Will Straw: Le concept de scène a été utilisé par des journalistes et d’autres, je ne l’ai pas inventé. Une scène fait référence à des organisations sociales informelles. Il ne s’agit pas d’un club formel avec des cartes de membre, mais d’un espace où il y a une association libre et fluide de personnes qui produisent des choses comme de la musique, de la nourriture, etc. mais qui sont aussi engagées dans une sorte de sociabilité, elles traînent ensemble, elles bavardent… alors vous avez une scène. Ceux d’entre nous qui utilisent le terme de scène le préfèrent à quelque chose comme la sous-culture ou quelque chose comme la communauté, qui est peut-être un peu démodé. Il existe toutes sortes de scènes. Je me souviens d’être allé dans des bars et d’avoir vu tous ces professeurs de lycée traîner après le travail, eh bien, c’est une scène. Chaque fois qu’un supplément de sociabilité s’attache à une activité, il s’agit d’une scène.

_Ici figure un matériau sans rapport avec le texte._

What follows belongs to an exercise in optimizing a design on an open flow for small area; a production flow would make more cautious choices.
In this exercise RTL edits were held to simulation tests only and were not proved equivalent to the original.
Power figures rest on the tool's default switching activity, not on a simulated workload.

build 97:
Design tm_mon, start of the top module:
module tm_mon (
    input  wire        clk,
    input  wire        rst_n,             
    input  wire        smp_vld,           
    input  wire [11:0] code_u,            
    input  wire [11:0] code_v,
    input  wire [11:0] code_w,
    input  wire [15:0] theta,             
    input  wire [15:0] t_cmd,             
    input  wire [15:0] t_ce,              
    input  wire        active,            
    input  wire [47:0] iha_ofs,           
    input  wire [47:0] iha_gain,          
    input  wire [15:0] psi_pm,            
    input  wire [15:0] ld,                
    input  wire [15:0] lq,                
    input  wire [15:0] lq_k,              
    input  wire [3:0]  pole_pairs,
    input  wire [15:0] w_pct,             
    input  wire [15:0] w_abs,             
    input  wire [15:0] cnt_lim,           
    output reg         res_vld,
    output wire [15:0] t_tm,              
    output wire [15:0] i_d,               
    output wire [15:0] i_q,               
    output reg         exc_over,          
    output reg         dis_over,          
    output reg  [15:0] err_cnt,
    output reg         trip               
);
Size: roughly 2400 cells after synthesis, roughly 190 flip-flops, about 370 I/O pins, ~20000 um2 of cells after synthesis.
export LEC_CHECK = 0
export CAP_MARGIN = 20
export CORE_MARGIN = 2
export CORE_UTILIZATION = 40
export SLEW_MARGIN = 20
export SYNTH_MEMORY_MAX_BITS = 32768
create_clock -name core_clock -period 25.0 [get_ports {clk}]
standard.sh (not shown) runs the stock make flow with config.mk's settings and CLKGATE_MAP_FILE= SYNTH_SCRIPT=/design/flow/synth_recipe.tcl, a recipe that flattens the netlist after the stock synthesis.
==> flow/flow/run.sh <==
#!/bin/bash
set -euo pipefail
export BUFFER_PORTS_ARGS="-buffer_cell sky130_fd_sc_hd__buf_1"
export CTS_ARGS="-sink_clustering_enable -repair_clock_nets -buf_list sky130_fd_sc_hd__clkbuf_16 -dont_use_dummy_load"
bash standard.sh > standard_flow.log 2>&1
The following lists how build 95 was set up differently from build 97:
diff --git a/flow/design.v b/flow/design.v
--- a/flow/design.v
+++ b/flow/design.v
@@ -602,23 +602,25 @@
     end
     wire bl = (bsel == B_LW) ? blw : (bsel == B_WIRE) ? ch_wire : 1'b0;
     wire [8:0]  bb = {ch, bl};
     wire [17:0] rw [0:3];
     wire [3:0]  rs;
     genvar gi;
     generate
         for (gi = 0; gi < 4; gi = gi + 1) begin : g_row
             wire one = bb[2*gi+1] ^ bb[2*gi];
             wire two = (bb[2*gi+2] & ~bb[2*gi+1] & ~bb[2*gi]) | (~bb[2*gi+2] & bb[2*gi+1] & bb[2*gi]);
-            wire [17:0] pp = ({18{one}} & {M[16], M}) | ({18{two}} & {M, 1'b0});
-            assign rs[gi] = (bb[2*gi+2] ^ neg) & (one | two);
-            assign rw[gi] = (pp ^ {18{rs[gi]}}) ^ 18'h20000;
+            wire sg  = bb[2*gi+2] ^ neg;   
+            wire [17:0] mx = {M[16], M} ^ {18{sg}};
+            wire [17:0] pp = ({18{one}} & mx) | ({18{two}} & {mx[16:0], sg});
+            assign rs[gi] = sg & (one | two);
+            assign rw[gi] = pp ^ 18'h20000;
         end
     endgenerate
     wire [25:0] sum;
     tm_macsum u_sum (.a((clr ? 25'd0 : acc) ^ 25'h1000000), .r0(rw[0]), .r1(rw[1]), .r2(rw[2]),
                      .r3(rw[3]), .rs({rs[3:1], rs[0] & ~kill}), .sum(sum));
     wire [15:0] sat_acc = (acc[24:15] == {10{acc[24]}}) ? acc[15:0]
                                                          : (acc[24] ? 16'h8000 : 16'h7FFF);
     wire [15:0] sat_tq  = (acc[24:8] == {17{acc[24]}}) ? {acc[8:0], S[15:9]}
                                                          : (acc[24] ? 16'h8000 : 16'h7FFF);
     wire busy = (cnt != 6'd0);
--- outcome ---
In build 95, the initial antenna violation count came out 4 below the value in build 97. Design area | build 95 below build 97. Build 95 vs build 97 — path depth of the worst reg2reg path rose 3.4%. Higher power among build 95 and build 97: build 97. On sequential share of layout area, build 95 and build 97 are neck and neck. Compared to build 97, build 95 has final HPWL from detailed placement 2.8% higher. In build 95, the global-route usage came out 1.0 points above the value in build 97. Time the worst path needs with I/O delays and setup | build 95 below build 97.

==> re-timing with driven ports <==
How much do the figures lean on ideal ports? The routed layouts below were timed once more, with nothing changed but the port constraints. Step 1 (the two cells are an assumption about what drives the block):
set clk [get_ports {clk}]
set_driving_cell -lib_cell sky130_fd_sc_hd__clkbuf_16 $clk
set_driving_cell -lib_cell sky130_fd_sc_hd__buf_2 [delete_from_list [all_inputs] $clk]
Step 2 times the ports against the registers' clock, not the clock port: input delays grow and output delays shrink by t, the midpoint of the rising clock arrivals with the driver on. Slacks: ideal ports / drivers / drivers and shift; pairs: ideal ports / drivers.
run | t (ns) | slack for setup (ns) | worst setup path at the end | worst register clock-pin slew, ns
build 97 | 0.546 | 4.069 / 4.109 / 3.562 | input to register | 0.08 / 0.08
build 95 | 0.546 | 4.435 / 4.469 / 3.924 | input to register | 0.08 / 0.08
After both steps every run listed still meets setup and hold. The setup slack of build 95, which loses most, moves by +0.034 ns with the drivers and by -0.511 ns with both steps.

PAN M 360: L’existence et le développement des scènes sont fortement influencés par le cadre juridique et les politiques. Comment pouvons-nous progresser dans ce domaine ?
Will Straw: Certains disent que Montréal n’a pas de politique en matière de vie nocturne, mais en réalité, il y en a une depuis 100 ans. Cependant, elle a souvent impliqué la fermeture de lieux par la police ou l’acceptation de pots-de-vin. La vie nocturne a toujours été considérée comme un élément à contrôler et à réprimer. Les communautés LGBTQ+ se sont battues pour obtenir le droit de sortir la nuit, et les amateurs de certains genres musicaux ont dû se battre. Pour progresser, nous devons d’abord convaincre la ville que la nuit a une valeur économique en termes de tourisme et de consommation. Nous devons défendre le droit d’occuper la nuit en tant que citoyens. Cela implique d’aborder des questions telles que le bruit et d’assurer la sécurité des personnes qui sortent la nuit, ainsi que d’améliorer l’accès aux transports. La ville devrait considérer que sa responsabilité dans le soutien et l’entretien de la nuit fait partie de ses devoirs envers ses citoyens. Il ne s’agit pas seulement des fêtards, mais aussi des personnes qui travaillent dans les hôpitaux, les boulangeries et les usines qui fonctionnent la nuit.
PAN M 360: Comment MTL 24/24 contribue-t-il à créer une dynamique autour de la vie nocturne montréalaise ?
Will Straw: Des groupes comme MTL 24/24 jouent un rôle crucial dans la création d’une dynamique, et ce pour plusieurs raisons. Tout d’abord, ils rassemblent des personnes qui travaillent dans le secteur de la nuit et qui n’ont souvent pas l’occasion d’entrer en contact les unes avec les autres. En reconnaissant leurs contributions et leur statut, ils créent une présence politique. Deuxièmement, les villes du monde entier reconnaissent l’importance de la vie nocturne et mettent en œuvre des politiques en conséquence. Montréal ne veut pas être à la traîne, d’où la pression extérieure en faveur du changement. La scène locale fait également pression pour que des progrès soient accomplis, ce qui renforce l’élan.
PAN M 360: Si vous pouviez faire un vœu pour l’avenir de la vie nocturne à Montréal, quel serait-il ?
Will Straw: En tant que personne plus âgée, je n’ai peut-être pas envie de danser jusqu’à 7 heures du matin, mais j’aimerais qu’il y ait des améliorations. Mon souhait serait d’avoir des options de restauration tardives abordables pour les personnes qui travaillent à ces heures-là. En outre, des transports pratiques et fréquents pour rentrer chez soi en toute sécurité au milieu de la nuit seraient bénéfiques.